In the span of just two years, Justin Carven invented the first waste-oil conversion kit for diesel engines, graduated from Hampshire College, drove a vegetable-oil-fueled van across the country, and started his very own company. Six years later, Greasecar Vegetable Fuel Systems is selling so many conversion kits that Carven is talking about setting up franchises in India and Brazil. Grist talked to him about the etiquette of snagging free waste oil, Iraq vets’ conversion to veggie oil, the economics of environmental goodness, and more.
How did you first get interested in biofuels?
I went to Hampshire College, and while I was there I worked with a guy named Carl Bielenberg who had an organization called the Better World Workshop up in Vermont. He had been doing work for years in West Africa developing hand-operated oil-seed presses for producing edible oils and experimenting with using those vegetable oils as an alternative diesel fuel. I had done some fieldwork in Pakistan and Kenya trying to evaluate the potential of bringing the technology over there, but met with a lot of resistance because it was experimental. That’s when I realized that the best way to push this technology forward was to commercialize it domestically.
At the time, diesel prices were not much over a dollar, and brand new vegetable oil was $4 or $5 a gallon. So we had to identify another source that was affordable enough to use as fuel. There was an emerging biodiesel community developing, and a lot of people were getting waste cooking oil from restaurants and processing it with chemicals to make biodiesel fuel. I figured, why can’t we do that? I took it upon myself to experiment on a Volkswagen diesel. The following year, I purchased a Volkswagen camper van and outfitted it with a converted diesel engine and took a cross-country trip running on vegetable oil. We got so much response from the trip that when I came back, I decided to design a conversion-kit product.
On that first cross-country trip, how hard was it to get the restaurants to give you their cooking oil? Did the owners think you were crazy?
For the most part, people were really excited about it and would offer us free lunch or invite us in for drinks just so they could hear the story. Now there are thousands of people out there trying to do this in the U.S., so we have a whole thing on our website to explain the ways to approach restaurants and be courteous. We don’t want to tick people off — the last thing we want is a huge mess behind restaurants.
In the long run, we need to start developing an infrastructure. We do have a number of folks who have contracts with restaurants and are processing the oil to a high standard and distributing it. But what’s made the biofuel movement so successful is that people are able to go source the fuel independently up the street, without waiting for large manufacturers to develop synthetic fuels.

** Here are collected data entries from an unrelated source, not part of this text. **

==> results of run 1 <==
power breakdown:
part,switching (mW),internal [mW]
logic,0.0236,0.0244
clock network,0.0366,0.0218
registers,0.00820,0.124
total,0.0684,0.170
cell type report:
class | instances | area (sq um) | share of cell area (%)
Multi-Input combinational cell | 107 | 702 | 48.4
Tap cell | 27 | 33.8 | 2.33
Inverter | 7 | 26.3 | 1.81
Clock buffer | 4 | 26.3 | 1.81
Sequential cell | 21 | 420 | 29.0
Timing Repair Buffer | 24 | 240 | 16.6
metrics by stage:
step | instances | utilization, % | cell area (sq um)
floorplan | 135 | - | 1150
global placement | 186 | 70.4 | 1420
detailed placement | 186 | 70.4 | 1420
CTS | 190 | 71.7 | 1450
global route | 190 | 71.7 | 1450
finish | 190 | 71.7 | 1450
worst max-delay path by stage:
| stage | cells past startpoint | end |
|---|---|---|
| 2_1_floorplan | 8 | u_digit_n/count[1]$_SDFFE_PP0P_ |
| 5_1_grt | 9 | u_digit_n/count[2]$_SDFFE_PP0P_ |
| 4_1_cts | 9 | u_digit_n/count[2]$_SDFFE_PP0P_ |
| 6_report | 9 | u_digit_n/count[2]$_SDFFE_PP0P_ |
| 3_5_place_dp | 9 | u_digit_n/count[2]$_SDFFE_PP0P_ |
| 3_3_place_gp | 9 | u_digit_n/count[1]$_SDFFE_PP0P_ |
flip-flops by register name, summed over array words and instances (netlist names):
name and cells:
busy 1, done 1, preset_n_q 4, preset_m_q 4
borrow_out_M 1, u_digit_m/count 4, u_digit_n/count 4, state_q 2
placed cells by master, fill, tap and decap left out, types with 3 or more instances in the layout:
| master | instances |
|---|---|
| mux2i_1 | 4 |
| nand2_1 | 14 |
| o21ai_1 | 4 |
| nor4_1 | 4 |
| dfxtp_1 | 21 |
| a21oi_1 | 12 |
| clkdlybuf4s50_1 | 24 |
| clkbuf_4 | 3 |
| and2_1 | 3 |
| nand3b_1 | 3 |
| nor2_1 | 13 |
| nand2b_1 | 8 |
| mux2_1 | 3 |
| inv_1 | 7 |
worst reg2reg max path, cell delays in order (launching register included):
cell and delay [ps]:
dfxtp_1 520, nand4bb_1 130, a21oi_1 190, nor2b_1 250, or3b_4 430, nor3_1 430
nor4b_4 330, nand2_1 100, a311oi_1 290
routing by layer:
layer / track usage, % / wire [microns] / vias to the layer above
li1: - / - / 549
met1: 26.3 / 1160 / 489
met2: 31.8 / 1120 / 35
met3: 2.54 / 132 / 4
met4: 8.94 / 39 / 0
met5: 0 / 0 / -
## src/rtl/uart_tx_arbiter.sv

```systemverilog
// Round-robin arbiter sharing one UART transmitter between NUM_REQ byte sources.
// Optional watchdog on the transmitter handshake: define UART_TX_ARB_TIMEOUT_EN.
module uart_tx_arbiter #(
  parameter int unsigned NUM_REQ     = 4,
  parameter int unsigned TIMEOUT_CYC = 1048576
) (
  input  logic                 clk,
  input  logic                 reset,
  input  logic                 arb_enable,
  input  logic [NUM_REQ-1:0]   req,
  input  logic [8*NUM_REQ-1:0] req_data,
  output logic [NUM_REQ-1:0]   ack,
  output logic [2:0]           grant_id,
  output logic                 arb_busy,
  input  logic                 Tx_BUSY,
  output logic [7:0]           Tx_DATA,
  output logic                 Tx_WR,
  output logic                 Tx_EN
`ifdef UART_TX_ARB_TIMEOUT_EN
  ,
  output logic                 timeout_err
`endif
);

  if (NUM_REQ < 2 || NUM_REQ > 8 || TIMEOUT_CYC < 2) begin : g_param_check
    $error("uart_tx_arbiter: unsupported parameter value");
  end

  typedef enum logic [2:0] {
    StIdle,
    StGrant,
    StWrite,
    StWaitHi,
    StWaitLo
  } state_e;

  state_e     state_q;
  logic [2:0] cand;
  logic [2:0] winner;
  logic [7:0] winner_data;
  logic       timeout_hit;

  // grant_id doubles as the round-robin pointer. Scan from farthest to nearest
  // so the last match is the first requester after the pointer.
  always_comb begin
    cand   = '0;
    winner = grant_id;
    for (int unsigned k = NUM_REQ; k >= 1; k--) begin
      cand = 3'((32'(grant_id) + k) % NUM_REQ);
      if (|(req & (NUM_REQ'(1) << cand))) begin
        winner = cand;
      end
    end
    winner_data = 8'(req_data >> {winner, 3'b000});
  end

  assign arb_busy = (state_q != StIdle);

`ifdef UART_TX_ARB_TIMEOUT_EN
  logic [31:0] cnt_q;
  logic        in_wait;
  logic        wait_exit;

  assign in_wait     = (state_q == StWaitHi) || (state_q == StWaitLo);
  assign wait_exit   = ((state_q == StWaitHi) && Tx_BUSY) || ((state_q == StWaitLo) && !Tx_BUSY);
  assign timeout_hit = in_wait && !wait_exit && (cnt_q == 32'(TIMEOUT_CYC - 1));

  always_ff @(posedge clk or negedge reset) begin
    if (!reset) begin
      cnt_q       <= '0;
      timeout_err <= 1'b0;
    end else begin
      if (in_wait && !wait_exit && !timeout_hit) begin
        cnt_q <= cnt_q + 32'd1;
      end else begin
        cnt_q <= '0;
      end
      if (timeout_hit) begin
        timeout_err <= 1'b1;
      end
    end
  end
`else
  assign timeout_hit = 1'b0;
`endif

  always_ff @(posedge clk or negedge reset) begin
    if (!reset) begin
      state_q  <= StIdle;
      grant_id <= 3'(NUM_REQ - 1);
      ack      <= '0;
      Tx_DATA  <= 8'h00;
      Tx_WR    <= 1'b0;
      Tx_EN    <= 1'b0;
    end else begin
      ack   <= '0;
      Tx_WR <= 1'b0;
      Tx_EN <= arb_enable;
      case (state_q)
        StIdle: begin
          if (arb_enable && |req && !Tx_BUSY) begin
            state_q <= StGrant;
          end
        end
        StGrant: begin
          Tx_DATA  <= winner_data;
          grant_id <= winner;
          Tx_WR    <= 1'b1;
          Tx_EN    <= 1'b1;
          state_q  <= StWrite;
        end
        StWrite: begin
          Tx_EN   <= 1'b1;
          state_q <= StWaitHi;
        end
        StWaitHi: begin
          if (Tx_BUSY) begin
            Tx_EN   <= 1'b1;
            state_q <= StWaitLo;
          end else if (timeout_hit) begin
            state_q <= StIdle;
          end else begin
            Tx_EN <= 1'b1;
          end
        end
        StWaitLo: begin
          if (!Tx_BUSY) begin
            ack     <= NUM_REQ'(1) << grant_id;
            state_q <= StIdle;
          end else if (timeout_hit) begin
            state_q <= StIdle;
          end else begin
            Tx_EN <= 1'b1;
          end
        end
        default: state_q <= StIdle;
      endcase
    end
  end

endmodule

```

## config.mk

```make
export PLATFORM = sky130hd
export DESIGN_NAME = uart_tx_arbiter
export DESIGN_NICKNAME = d
export VERILOG_FILES = /design/src/rtl/uart_tx_arbiter.sv
export SDC_FILE = /design/constraint.sdc
export NUM_CORES = 1
export LEC_CHECK = 0
export CORE_MARGIN = 3
export CORE_UTILIZATION = 41
export CTS_CLUSTER_DIAMETER = 30
export CTS_CLUSTER_SIZE = 30
export DETAILED_ROUTE_END_ITERATION = 6
export PLACE_DENSITY = 0.92
export SLEW_MARGIN = 10
export SYNTH_ARGS = -nofsm -noshare
export SYNTH_HDL_FRONTEND = slang
export SYNTH_SLANG_ARGS = --single-unit
```

## constraint.sdc

```tcl
create_clock -name clk -period 2.72 [get_ports clk]
set_input_delay 0.408 -clock clk [delete_from_list [all_inputs] [get_ports clk]]
set_output_delay 0.408 -clock clk [all_outputs]
set_load 0.01 [all_outputs]
```

# Word-level counts from Yosys, hierarchy flattened
# Index checks and enable logic that the tools add are counted.
[totals] regBits=20 latchBits=0 mem_bits_rw=0 romBits=0 input_bits=40 output_inout_bits=18 n_memories=0
[op_classes] n_addsub=4 mul=0 n_div=0 order_cmp=0 eq_ne=7 shifts=6 muxes=13 bitwise=4 reduce_logical=12
[ops] op="$shr 32x6->8" count=1
[ops] op="$mux 3" count=7
[ops] op="$reduce_or 4->1" count=5
[ops] op="$and 4x4->4" count=4
[ops] op="$shl 1x2->4 const A" count=4
[ops] op="$pmux 3 s5" count=1
[ops] op="$mux 4" count=2
[ops] op="$eq 3x2->1 const B" count=2
[ops] op="$ne 2x2->1 const B" count=3
[ops] op="$add 2x1->2 const B" count=2
[ops] op="$add 2x2->2 const B" count=2
[ops] op="$shl 1x3->4 const A" count=1
[ops] op="$eq 3x1->1 const B" count=1
[ops] op="$eq 3x3->1 const B" count=1
[ops] op="$logic_not 3->1" count=1
[ops] op="$reduce_and 3->1" count=1
[ops] op="$reduce_bool 3->1" count=1
[ops] op="$reduce_or 3->1" count=1
[ops] op="$logic_and 1x1->1" count=2
[ops] op="$mux 1" count=2
[ops] op="$pmux 1 s2" count=1
[ops] op="$logic_not 1->1" count=1

# Logic depth before layout (Yosys ltp)
[logic_depth] depth_word=9 mapped_depth=9 ltp_nobuf=8

# Least setup slack after synthesis
# OpenSTA, ideal clock, no wires.
[synth_path] kind="register to register" from="register grant_id[0]" to="register Tx_DATA[0]" setup_time_ns=0.138 t_arrival_ns=2.337 required_ns=2.582 slack_ns=0.245 path_stages_with_launch=10 path_buffers=1 cell_sequence="dfstp_2 -> inv_1 -> ha_1 -> a22o_1 -> or2_4 -> a21oi_4 -> xnor2_4 -> buf_6 -> mux2i_1 -> o221ai_1"
[synth_via] elab_chain_cells=9 elab_cells_between_ends=21
[synth_lines] item="from (decl)" line="13" rtl="output logic [2:0] grant_id,"
[synth_lines] item="from (signal assigned)" line="90" rtl="grant_id <= 3'(NUM_REQ - 1);"
[synth_lines] item="from (signal assigned)" line="107" rtl="grant_id <= winner;"
[synth_lines] item="$add 2x1->2" line="49" rtl="cand = 3'((32'(grant_id) + k) % NUM_REQ);"
[synth_lines] item="$shl 1x2->4" line="50" rtl="if (|(req & (NUM_REQ'(1) << cand))) begin"
[synth_lines] item="$and 4x4->4" line="50"
[synth_lines] item="$reduce_or 4->1" line="50"
[synth_lines] item="$mux 3 (3 in a row)" line="50"
[synth_lines] item="$mux 3 *" line="50"
[synth_lines] item="$shr 32x6->8 *" line="54" rtl="winner_data = 8'(req_data >> {winner, 3'b000});"
[synth_lines] item="to (signal assigned)" line="106" rtl="Tx_DATA <= winner_data;"
[synth_lines] item="to (decl)" line="16" rtl="output logic [7:0] Tx_DATA,"
# Mark *: on every way between the ends. The rest lies on a longest branch, timed or not.
# A chain may end at the register's enable or synchronous reset.

# Worst setup path after layout
[layout_path] from="register grant_id[0]" to="register Tx_DATA[1]"
# Same word-level chain as after synthesis.

==> reports/qor.csv <==
metric,value,unit
PortBufs,57,
post-synthesis sequential element count,20,
Final Hold Viols,0,
Top delay family on crit path,flip-flops,
Vias/cell,5.74,
CP Class,flip-flop to flip-flop,
minimum clock period,2570,ps
Worst Path Required,2900,ps
"Arr. time, crit path",2750,ps
initial antenna violation count,0,
Fin Setup TNS,0,ps
Starting Density,43.8,%
crit start category,flip-flop,
Floorplan Core Area,2810,um2
H-tree levels,1,
CTS tree,done,
Nets,218,
cell breakdown of the critical path,"inv_1, ha_1, a22o_1, or2_4, a21oi_4, xnor2_4, buf_12, mux2i_1, o221ai_1",
Inserted Diodes,0,
TritonRoute pass-1 iters,4,
total track usage,19.5,%
most frequent cells in the layout,"57 x clkdlybuf4s50_1, 18 x dfrtp_1, 16 x mux2i_1, 13 x nand2_1, 8 x o221ai_1",
CP max stage cell,dfstp_2,
GPL Wtd Cong,0.801,
"most common cell after layout, fill and taps aside",clkdlybuf4s50_1,
worst hold slack,509,ps
Worst path max stage delay,650,ps
Die H,60.7,um
Clock Skews,6.89,ps
worst path bufs/invs,2,
largest net degree at the start of global routing,21,
status,completed,
Sw Share,41.2,%
Placed Instances,198,
Pint,1.33,mW
DR DRC count,0,
sequential share of power,24.4,%
Inserted Clock Buffers,3,
CTS root buf,clkbuf_4,
first-pass GRT wire length,5330,um
YS warnings,0,
Iteration-0 DRC Markers,38,
Place WS,10.2,ps
Max Cap Viol,0,
worst-margin pin slew,889,ps
post-route insts no fill,203,
IO Pins,58,
Mapped Avg Cell Area,10.5,um2
Worst VDD drop,0.000620,V
share of layout cells above drive strength 1,9.88,%
Clock Sinks,20,
grt total ovfl,0,
headroom to the max-slew limit,40.5,%
Fillers,202,
Synth Instances,117,
CTS Buffer Depth,2,
NetSw,932,uW
leakage,0.820,nW
syn nets,162,
hold crit path type,flip-flop to flip-flop,
power per standard cell area,1200,nW/um2
Area growth syn-to-layout,53.6,%
# setup viols final,0,
post-synthesis sequential area ratio,40.9,%
final slew viol count,0,
area of the mapped netlist,1230,um2
RSZ-0062 raised after global routing,false,
Clk pwr share,7.9,%
DRT antenna net count,0,
"critical path fanouts, max",16,
Combinational Power Share,67.8,%
distinct cell type count after synthesis,39,
vias in the first global route,1172,
final period utilization,94.7,%
Rows,19,
DRT Wirelength,3440,um
die area,3690,um2
fmax,388,MHz
Final HPWL DP,2660,um
Die W,60.7,um
Crit. End Element,flip-flop,
clk_lat worst skew,310,ps
wire per inst,17.0,um
"Reg clk slew, reported paths",120,ps
via count,1166,
Final WS setup,145,ps
==> cell families after synthesis <==
group	Yosys count	synth area share, %
muxes	16	13.0
DFF	20	40.9
and+or+nand+nor	35	15.3
AOI/OAI and AO/OA	27	18.2
adders and majority gates	5	5.09
xor gates and xnor gates	2	2.95
buffers and inverters	12	4.48
==> path summary, 6_finish.rpt <==
| path | slack (ps) | cells past startpoint | end | startpoint |
|---|---|---|---|---|
| worst max-delay path | 150 | 9 | Tx_DATA[1] | grant_id[0] |
| worst min-delay path | 510 | 2 | Tx_DATA[5] | Tx_DATA[5] |
| worst max register to register | 150 | 9 | Tx_DATA[1] | grant_id[0] |
| worst min register to register | 510 | 2 | Tx_DATA[5] | Tx_DATA[5] |
| max in group asynchronous | 1590 | 1 | Tx_DATA[1] | reset |
| min in group asynchronous | 580 | 1 | state_q[1] | reset |
==> worst min-delay path, stage by stage, from the launching register on <==
cell and delay [ps]:
dfrtp_1 370, nand2_1 50, o221ai_1 60
==> repair_timing <==
item	in CTS	in global routing
setup endpoints to repair	8	8
pin swaps	1	0
hold buffers	0	0
resized for setup	0	7
buffers inserted	1	0
==> flip-flops by register name (all words and copies together), names as in the netlist <==
name      flops
Tx_WR         1
state_q       3
Tx_EN         1
grant_id      3
Tx_DATA       8
ack           4
==> per-layer routing <==
metal | GRT usage, % | up-vias | part of all wire, % | routed length, um
met5 | 0 | - | 0 | 0
met4 | 9.29 | 0 | 2.4 | 82
met3 | 3.19 | 9 | 7.8 | 270
met2 | 34.7 | 60 | 50 | 1720
met1 | 22.7 | 547 | 40 | 1370
li1 | - | 550 | - | -
==> stage by stage <==
step | power (mW) | utilization, % | cell area (um2)
after global routing | 2.42 | 67.3 | 1890
after global placement | 1.85 | 64.2 | 1800
after detailed placement | 1.93 | 64.2 | 1800
after CTS | 2.19 | 66.2 | 1860
after floorplan | 1.54 | - | 1230
final | 2.26 | 67.3 | 1890
==> power groups by stage <==
stage	logic, mW	clock network [mW]	registers, mW
floorplan	0.988	0	0.548
global placement	1.31	0	0.543
detailed placement	1.37	0	0.555
CTS	1.46	0.177	0.549
global route	1.66	0.192	0.572
finish	1.53	0.177	0.551
`src/rtl/utlb_pkg.sv`:
```
// Shared types for the micro-TLB: translated entry layout, FSM states and helpers.
package utlb_pkg;

    localparam int M_WIDTH  = 32;
    localparam int LG_PG_SZ = 12;
    localparam int VPN_W    = M_WIDTH - LG_PG_SZ;

    typedef struct packed {
        logic             valid;
        logic             bogus;
        logic             readable;
        logic             writable;
        logic             executable;
        logic             user;
        logic [VPN_W-1:0] paddr;
    } utlb_entry_t;

    typedef enum logic [1:0] {
        IDLE      = 2'd0,
        MISS_REQ  = 2'd1,
        MISS_WAIT = 2'd2,
        REPLAY    = 2'd3
    } utlb_state_t;

    // An entry can be used for translation only if the tlb marked it valid and not bogus.
    function automatic logic entry_usable(input utlb_entry_t e);
        return e.valid & ~e.bogus;
    endfunction

endpackage

```
`src/rtl/utlb_cam.sv`:
```
// Fully-associative tag/entry store with a single parallel-compare lookup port and one write port.
module utlb_cam
    import utlb_pkg::*;
#(
    parameter int N_ENTRIES = 8,
    parameter int LG_N      = $clog2(N_ENTRIES)
) (
    input  logic              clk,
    input  logic              reset,
    input  logic [VPN_W-1:0]  lookup_vpn_i,
    output logic              match_o,
    output logic [LG_N-1:0]   match_idx_o,
    output utlb_entry_t       match_entry_o,
    input  logic              wr_en_i,
    input  logic [LG_N-1:0]   wr_idx_i,
    input  logic [VPN_W-1:0]  wr_tag_i,
    input  utlb_entry_t       wr_entry_i,
    input  logic              clear_all_i
);

    logic [N_ENTRIES-1:0] valid_q;
    logic [VPN_W-1:0]     tag_q   [N_ENTRIES];
    utlb_entry_t          entry_q [N_ENTRIES];
    logic [N_ENTRIES-1:0] hit_vec;

    // Valid bits: cleared by reset or clear_all (which beats a same-cycle write), set on write.
    always_ff @(posedge clk or negedge reset) begin
        if (!reset) begin
            valid_q <= '0;
        end else if (clear_all_i) begin
            valid_q <= '0;
        end else if (wr_en_i) begin
            valid_q[wr_idx_i] <= 1'b1;
        end
    end

    // Tag and payload storage needs no reset because valid bits qualify every use.
    always_ff @(posedge clk) begin
        if (wr_en_i && !clear_all_i) begin
            tag_q[wr_idx_i]   <= wr_tag_i;
            entry_q[wr_idx_i] <= wr_entry_i;
        end
    end

    // Parallel compare; fills never create duplicates, so hit_vec is at most one-hot.
    always_comb begin
        hit_vec = '0;
        for (int i = 0; i < N_ENTRIES; i++) begin
            hit_vec[i] = valid_q[i] && (tag_q[i] == lookup_vpn_i);
        end
    end

    // One-hot to index and OR-mux of the matching payload.
    always_comb begin
        match_idx_o   = '0;
        match_entry_o = '0;
        for (int i = 0; i < N_ENTRIES; i++) begin
            if (hit_vec[i]) begin
                match_idx_o   = match_idx_o | LG_N'(i);
                match_entry_o = match_entry_o | entry_q[i];
            end
        end
    end

    assign match_o = |hit_vec;

endmodule

```
`src/rtl/utlb.sv`:
```
// Per-side micro-TLB: answers hits one cycle after a request and refills misses from the shared tlb.
module utlb
    import utlb_pkg::*;
#(
    parameter int N_ENTRIES = 8
) (
    input  logic              clk,
    input  logic              reset,
    input  logic              flush,
    input  logic              req,
    input  logic [VPN_W-1:0]  req_vpn,
    output logic              ready,
    output logic              rsp_valid,
    output logic              rsp_hit,
    output logic              rsp_fault,
    output logic              rsp_refilled,
    output utlb_entry_t       rsp_entry,
    output logic              tlb_req,
    output logic [VPN_W-1:0]  tlb_vpn,
    input  logic              tlb_rsp_valid,
    input  utlb_entry_t       tlb_rsp
);

    localparam int LG_N = $clog2(N_ENTRIES);

    utlb_state_t      state_q;
    logic [LG_N-1:0]  repl_q;
    logic [VPN_W-1:0] tlb_vpn_q;
    logic             ready_q;
    logic             rsp_valid_q;
    logic             rsp_hit_q;
    logic             rsp_fault_q;
    logic             rsp_refilled_q;
    utlb_entry_t      rsp_entry_q;
    logic             tlb_req_q;
    logic             drop_fill_q;

    logic             cam_match;
    logic [LG_N-1:0]  cam_idx;
    utlb_entry_t      cam_entry;
    logic [VPN_W-1:0] lookup_vpn;
    logic             fill_en;
    logic [LG_N-1:0]  fill_idx;

    // In IDLE the array answers the incoming request; during a miss it is probed with the
    // outstanding vpn so a fill reuses an existing slot instead of creating a duplicate.
    assign lookup_vpn = (state_q == IDLE) ? req_vpn : tlb_vpn_q;

    // A usable tlb answer is installed unless a flush arrived during this miss or right now.
    assign fill_en  = (state_q == MISS_WAIT) && tlb_rsp_valid && entry_usable(tlb_rsp)
                      && !flush && !drop_fill_q;
    assign fill_idx = cam_match ? cam_idx : repl_q;

    utlb_cam #(
        .N_ENTRIES (N_ENTRIES),
        .LG_N      (LG_N)
    ) u_cam (
        .clk           (clk),
        .reset         (reset),
        .lookup_vpn_i  (lookup_vpn),
        .match_o       (cam_match),
        .match_idx_o   (cam_idx),
        .match_entry_o (cam_entry),
        .wr_en_i       (fill_en),
        .wr_idx_i      (fill_idx),
        .wr_tag_i      (tlb_vpn_q),
        .wr_entry_i    (tlb_rsp),
        .clear_all_i   (flush)
    );

    // Miss FSM with registered outputs; strobes default low every cycle.
    always_ff @(posedge clk or negedge reset) begin
        if (!reset) begin
            state_q        <= IDLE;
            repl_q         <= '0;
            tlb_vpn_q      <= '0;
            ready_q        <= 1'b1;
            rsp_valid_q    <= 1'b0;
            rsp_hit_q      <= 1'b0;
            rsp_fault_q    <= 1'b0;
            rsp_refilled_q <= 1'b0;
            rsp_entry_q    <= '0;
            tlb_req_q      <= 1'b0;
            drop_fill_q    <= 1'b0;
        end else begin
            rsp_valid_q    <= 1'b0;
            rsp_hit_q      <= 1'b0;
            rsp_fault_q    <= 1'b0;
            rsp_refilled_q <= 1'b0;
            tlb_req_q      <= 1'b0;

            if (fill_en && !cam_match) begin
                repl_q <= repl_q + LG_N'(1);
            end

            case (state_q)
                IDLE: begin
                    if (req) begin
                        if (cam_match) begin
                            rsp_valid_q <= 1'b1;
                            rsp_hit_q   <= 1'b1;
                            rsp_entry_q <= cam_entry;
                        end else begin
                            tlb_vpn_q   <= req_vpn;
                            tlb_req_q   <= 1'b1;
                            ready_q     <= 1'b0;
                            drop_fill_q <= 1'b0;
                            state_q     <= MISS_REQ;
                        end
                    end
                end
                MISS_REQ: begin
                    if (flush) begin
                        drop_fill_q <= 1'b1;
                    end
                    state_q <= MISS_WAIT;
                end
                MISS_WAIT: begin
                    if (flush) begin
                        drop_fill_q <= 1'b1;
                    end
                    if (tlb_rsp_valid) begin
                        rsp_valid_q    <= 1'b1;
                        rsp_refilled_q <= 1'b1;
                        rsp_hit_q      <= entry_usable(tlb_rsp);
                        rsp_fault_q    <= ~entry_usable(tlb_rsp);
                        rsp_entry_q    <= tlb_rsp;
                        state_q        <= REPLAY;
                    end
                end
                REPLAY: begin
                    ready_q <= 1'b1;
                    state_q <= IDLE;
                end
                default: begin
                    ready_q <= 1'b1;
                    state_q <= IDLE;
                end
            endcase
        end
    end

    assign ready        = ready_q;
    assign rsp_valid    = rsp_valid_q;
    assign rsp_hit      = rsp_hit_q;
    assign rsp_fault    = rsp_fault_q;
    assign rsp_refilled = rsp_refilled_q;
    assign rsp_entry    = rsp_entry_q;
    assign tlb_req      = tlb_req_q;
    assign tlb_vpn      = tlb_vpn_q;

endmodule

```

So what’s your typical customer like?
It’s not the clichéd demographic that a lot of people would imagine. We have soldiers coming back from Iraq who want to make a change in their lives after seeing what they’ve seen, and they do it for political reasons. We have commercial applications that are doing it to save money and to create a little bit of PR. More so than environmentalists, we have people who are trying to save money.
It wasn’t really until fuel prices started taking off that people started putting their money where their mouths were. Even folks who want to say they’re doing it for environmental reasons didn’t do it until it hit them in the pocketbook.
Do you still have that VW camper van? If not, what kind of car do you drive?
No, I sold the van a few years ago. Right now, I have a 2001 Golf and an old 1980 British Mini car that we put a diesel engine in. Unfortunately, the market for used diesel vehicles has gone through the roof. The same old Volkswagens that I used to buy for a hundred dollars a few years ago are selling now for three or four or five thousand dollars.
Anytime there’s something like this going on, there are always profiteers. But we haven’t changed our product price in six years, even though the product we sell now for $800 is much higher quality and a little more expensive than the product we sold five years ago. We’re trying not to jump on the greedy profiteering bandwagon.